The following Table 2 shows a result of measurements of optical anisotropy of the plastic substrates according to the Comparative Example 1 and the Embodiment 1 using a polarimeter.

TABLE 2
	Comparative Example 1	Embodiment 1
Optical anisotropy	(PES substrate)	(New substrate)
Before Heat Treatment	24.6 nm	8.5 nm
After Heat Treatment	13.9 nm	3.5 nm
(200° C., 30 min.)

As can be seen from Table 2, the plastic substrate of the Embodiment 1 was far less optically anisotropic than the Comparative Example 1 both before and after the heat treatment. Therefore, since the plastic substrate according to the present invention is excellent with respect to its optical isotropy, it is appropriate for a display panel.

According to the present invention as described above, a plastic substrate is seldom thermally transformed at a temperature encountered for use in a typical display panel process. Also, the plastic substrate of the present invention is flexible and has optical properties that are well fit for a display panel.

Further, according to the method of the present invention, because a transparent thermosetting resin is molded using a solution casting process, the plastic substrate can be optically isotropic.

While the present invention has been particularly shown and described with reference to exemplary embodiments thereof, it will be understood by those of ordinary skill in the art that various changes in form and details may be made therein without departing from the spirit and scope of the present invention as defined by the following claims.

Claims

1. A plastic substrate for a display panel which is obtained by mixing an oligomer of a thermosetting resin, inorganic nanoparticles, and 1,6-hexanedioldiacrylate in a mass ratio of 1:0.8˜1.2:0.8˜1.2 that has transparency and optical isotropy.

2. The plastic substrate of claim 1, wherein the thermosetting resin is an acrylate or epoxy.

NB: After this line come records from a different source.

[src/rtl/duty_pwm_gen.sv]
// duty_pwm_gen: multi-channel programmable duty-cycle generator.
// ON/OFF counts are double-buffered and committed only at period boundaries or on start.
module duty_pwm_gen #(
    parameter int unsigned WIDTH    = 8,
    parameter int unsigned CHANNELS = 2
) (
    input  logic                      clk,
    input  logic                      rst_n,
    input  logic [CHANNELS-1:0]       en,
    input  logic [CHANNELS-1:0]       load,
    input  logic [CHANNELS*WIDTH-1:0] on_time,
    input  logic [CHANNELS*WIDTH-1:0] off_time,
    output logic [CHANNELS-1:0]       pwm_out,
    output logic [CHANNELS-1:0]       period_done,
    output logic [CHANNELS-1:0]       busy
);

    typedef enum logic [1:0] {
        ST_IDLE = 2'd0,
        ST_HIGH = 2'd1,
        ST_LOW  = 2'd2
    } state_t;

    localparam logic [WIDTH-1:0] CNT_ZERO = '0;
    localparam logic [WIDTH-1:0] CNT_ONE  = WIDTH'(1);

    for (genvar gi = 0; gi < CHANNELS; gi++) begin : g_ch
        state_t           r_state;
        state_t           w_state_nxt;
        logic [WIDTH-1:0] r_cnt;
        logic [WIDTH-1:0] w_cnt_nxt;
        logic [WIDTH-1:0] r_act_on;
        logic [WIDTH-1:0] r_act_off;
        logic [WIDTH-1:0] w_act_on_nxt;
        logic [WIDTH-1:0] w_act_off_nxt;
        logic [WIDTH-1:0] r_pend_on;
        logic [WIDTH-1:0] r_pend_off;
        logic [WIDTH-1:0] w_pend_on_nxt;
        logic [WIDTH-1:0] w_pend_off_nxt;
        logic             r_pend_valid;
        logic             w_pend_valid_nxt;
        logic             r_pwm;
        logic             r_done;
        logic             r_busy;
        logic             w_done_nxt;
        logic             w_commit;
        logic [WIDTH-1:0] w_ld_on;
        logic [WIDTH-1:0] w_ld_off;
        logic [WIDTH-1:0] w_cm_on;
        logic [WIDTH-1:0] w_cm_off;

        assign w_ld_on  = on_time[gi*WIDTH +: WIDTH];
        assign w_ld_off = off_time[gi*WIDTH +: WIDTH];

        // Values a commit would take: a same-edge load bypasses the pending buffer.
        always_comb begin
            w_cm_on  = r_act_on;
            w_cm_off = r_act_off;
            if (load[gi]) begin
                w_cm_on  = w_ld_on;
                w_cm_off = w_ld_off;
            end else if (r_pend_valid) begin
                w_cm_on  = r_pend_on;
                w_cm_off = r_pend_off;
            end
        end

        always_comb begin
            w_state_nxt      = r_state;
            w_cnt_nxt        = r_cnt;
            w_act_on_nxt     = r_act_on;
            w_act_off_nxt    = r_act_off;
            w_pend_on_nxt    = r_pend_on;
            w_pend_off_nxt   = r_pend_off;
            w_pend_valid_nxt = r_pend_valid;
            w_commit         = 1'b0;
            w_done_nxt       = 1'b0;

            if (load[gi]) begin
                w_pend_on_nxt    = w_ld_on;
                w_pend_off_nxt   = w_ld_off;
                w_pend_valid_nxt = 1'b1;
            end

            if (!en[gi]) begin
                w_state_nxt = ST_IDLE;
                w_cnt_nxt   = CNT_ZERO;
            end else begin
                case (r_state)
                    ST_IDLE: w_commit = 1'b1;
                    ST_HIGH: begin
                        if (r_cnt != CNT_ZERO) begin
                            w_cnt_nxt = r_cnt - CNT_ONE;
                        end else if (r_act_off != CNT_ZERO) begin
                            w_state_nxt = ST_LOW;
                            w_cnt_nxt   = r_act_off - CNT_ONE;
                        end else begin
                            w_commit = 1'b1;
                        end
                    end
                    ST_LOW: begin
                        if (r_cnt != CNT_ZERO) begin
                            w_cnt_nxt = r_cnt - CNT_ONE;
                        end else begin
                            w_commit = 1'b1;
                        end
                    end
                    default: begin
                        w_state_nxt = ST_IDLE;
                        w_cnt_nxt   = CNT_ZERO;
                    end
                endcase

                // Period start: ON phase first, else OFF phase, else a 1-cycle low period.
                if (w_commit) begin
                    w_act_on_nxt     = w_cm_on;
                    w_act_off_nxt    = w_cm_off;
                    w_pend_valid_nxt = 1'b0;
                    if (w_cm_on != CNT_ZERO) begin
                        w_state_nxt = ST_HIGH;
                        w_cnt_nxt   = w_cm_on - CNT_ONE;
                    end else if (w_cm_off != CNT_ZERO) begin
                        w_state_nxt = ST_LOW;
                        w_cnt_nxt   = w_cm_off - CNT_ONE;
                    end else begin
                        w_state_nxt = ST_LOW;
                        w_cnt_nxt   = CNT_ZERO;
                    end
                end
            end

            // Next cycle is the last of its period.
            w_done_nxt = ((w_state_nxt == ST_HIGH) && (w_cnt_nxt == CNT_ZERO)
                          && (w_act_off_nxt == CNT_ZERO))
                      || ((w_state_nxt == ST_LOW) && (w_cnt_nxt == CNT_ZERO));
        end

        always_ff @(posedge clk or negedge rst_n) begin
            if (!rst_n) begin
                r_state      <= ST_IDLE;
                r_cnt        <= CNT_ZERO;
                r_act_on     <= CNT_ZERO;
                r_act_off    <= CNT_ZERO;
                r_pend_on    <= CNT_ZERO;
                r_pend_off   <= CNT_ZERO;
                r_pend_valid <= 1'b0;
                r_pwm        <= 1'b0;
                r_done       <= 1'b0;
                r_busy       <= 1'b0;
            end else begin
                r_state      <= w_state_nxt;
                r_cnt        <= w_cnt_nxt;
                r_act_on     <= w_act_on_nxt;
                r_act_off    <= w_act_off_nxt;
                r_pend_on    <= w_pend_on_nxt;
                r_pend_off   <= w_pend_off_nxt;
                r_pend_valid <= w_pend_valid_nxt;
                r_pwm        <= (w_state_nxt == ST_HIGH);
                r_done       <= w_done_nxt;
                r_busy       <= (w_state_nxt != ST_IDLE);
            end
        end

        assign pwm_out[gi]     = r_pwm;
        assign period_done[gi] = r_done;
        assign busy[gi]        = r_busy;
    end

endmodule
<file path="config.mk">
export PLATFORM = sky130hd
export DESIGN_NAME = hs_cdc_afifo_rd_ctrl_flat
export DESIGN_NICKNAME = d
export VERILOG_FILES = /design/src/rtl/hs_cdc_afifo_rd_ctrl_if.sv /design/src/rtl/hs_cdc_afifo_rd_ctrl.sv /design/src/flat_wrapper.sv
export SDC_FILE = /design/constraint.sdc
export NUM_CORES = 1
export LEC_CHECK = 0
export CAP_MARGIN = 20
export CORE_MARGIN = 5
export CORE_UTILIZATION = 51
export CTS_CLUSTER_SIZE = 16
export DETAILED_ROUTE_END_ITERATION = 10
export MAX_ROUTING_LAYER = met4
export PLACE_DENSITY = 0.85
export SYNTH_ARGS = -nofsm -noshare
export SYNTH_HDL_FRONTEND = slang
export SYNTH_SLANG_ARGS = --single-unit
</file>
<file path="constraint.sdc">
create_clock -name clk -period 4.5 [get_ports clk]
set_clock_uncertainty 0.1 [all_clocks]
set_input_delay 0.9 -clock clk [delete_from_list [all_inputs] [get_ports clk]]
set_output_delay 0.9 -clock clk [all_outputs]
set_load 0.02 [all_outputs]
</file>
===== config.mk =====
export PLATFORM = sky130hd
export DESIGN_NAME = dsp_cmd_ctrl_flat
export DESIGN_NICKNAME = d
export VERILOG_FILES = /design/src/rtl/dsp_cmd_ctrl_if.sv /design/src/rtl/dsp_cmd_ctrl.sv /design/src/flat_wrapper.sv
export SDC_FILE = /design/constraint.sdc
export NUM_CORES = 1
export LEC_CHECK = 0
export CORE_AREA = 4 4 91 93
export CTS_CLUSTER_DIAMETER = 50
export CTS_CLUSTER_SIZE = 10
export DETAILED_ROUTE_END_ITERATION = 8
export DIE_AREA = 0 0 95 97
export GPL_ROUTABILITY_DRIVEN = 0
export PLACE_DENSITY = 0.78
export SLEW_MARGIN = 20
export SYNTH_ARGS = -nofsm -noshare
export SYNTH_HDL_FRONTEND = slang
export SYNTH_SLANG_ARGS = --single-unit

===== constraint.sdc =====
create_clock -name clk -period 2.94 [get_ports clk]
set_clock_uncertainty 0.15 [all_clocks]
set_input_delay 0.588 -clock clk [delete_from_list [all_inputs] [get_ports clk]]
set_output_delay 0.588 -clock clk [all_outputs]
set_load 0.02 [all_outputs]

3. The plastic substrate of claim 1, wherein the thermosetting resin is a urethane acrylate.

4. The plastic substrate of claim 1, wherein the inorganic nanoparticles are silica nanoparticles.

5. The plastic substrate of claim 1, wherein the oligomer of the thermosetting resin, the inorganic nanoparticles, and the 1,6-hexanedioldiacrylate are mixed in a mass ratio of about 1:1:1.

6. The plastic substrate of claim 5, wherein the oligomer of the thermosetting resin is a urethane acrylate oligomer, and the inorganic nanoparticles are silica nanoparticles.

7. A method of manufacturing a plastic substrate for a display panel, the method comprising:

mixing an oligomer of a thermosetting resin, inorganic nanoparticles, and 1,6-hexanedioldiacrylate in a mass ratio of 1:0.8˜1.2:0.8˜1.2 and preparing a resin composite for the plastic substrate by dissolving the mixture and a photoinitiator in a solvent;

casting a substrate by injecting the resin composite in a substrate mold and baking the resin composite; and

curing the substrate by irradiating ultraviolet rays onto the substrate.

8. The method of claim 7, wherein the solvent is MEK (methyl ethyl ketone).

9. The method of claim 7, wherein the thermosetting resin is an acrylate or epoxy.

10. The method of claim 7, wherein the thermosetting resin is a urethane acrylate.

11. The method of claim 10, wherein the inorganic nanoparticles are silica nanoparticles that are distributed in an acrylate-based monomer.

12. The method of claim 7, wherein the casting of the substrate is performed while applying substantially the same pressure to the substrate in all directions.

13. The method of claim 7, wherein an oligomer of a thermosetting resin, inorganic nanoparticles, and 1,6-hexanedioldiacrylate are mixed in a mass ratio of about 1:1:1 and a resin composite for the plastic substrate is prepared by dissolving the mixture and a photoinitiator in a solvent.

14. A resin composite for a plastic substrate in which a urethane acrylate oligomer, inorganic nanoparticles, 1,6-hexanedioldiacrylate, and a photoinitiator are mixed in a mass ratio of 1:0.8˜1.2:0.8˜1.2:0.05˜0.25 and dissolved in an MEK solvent.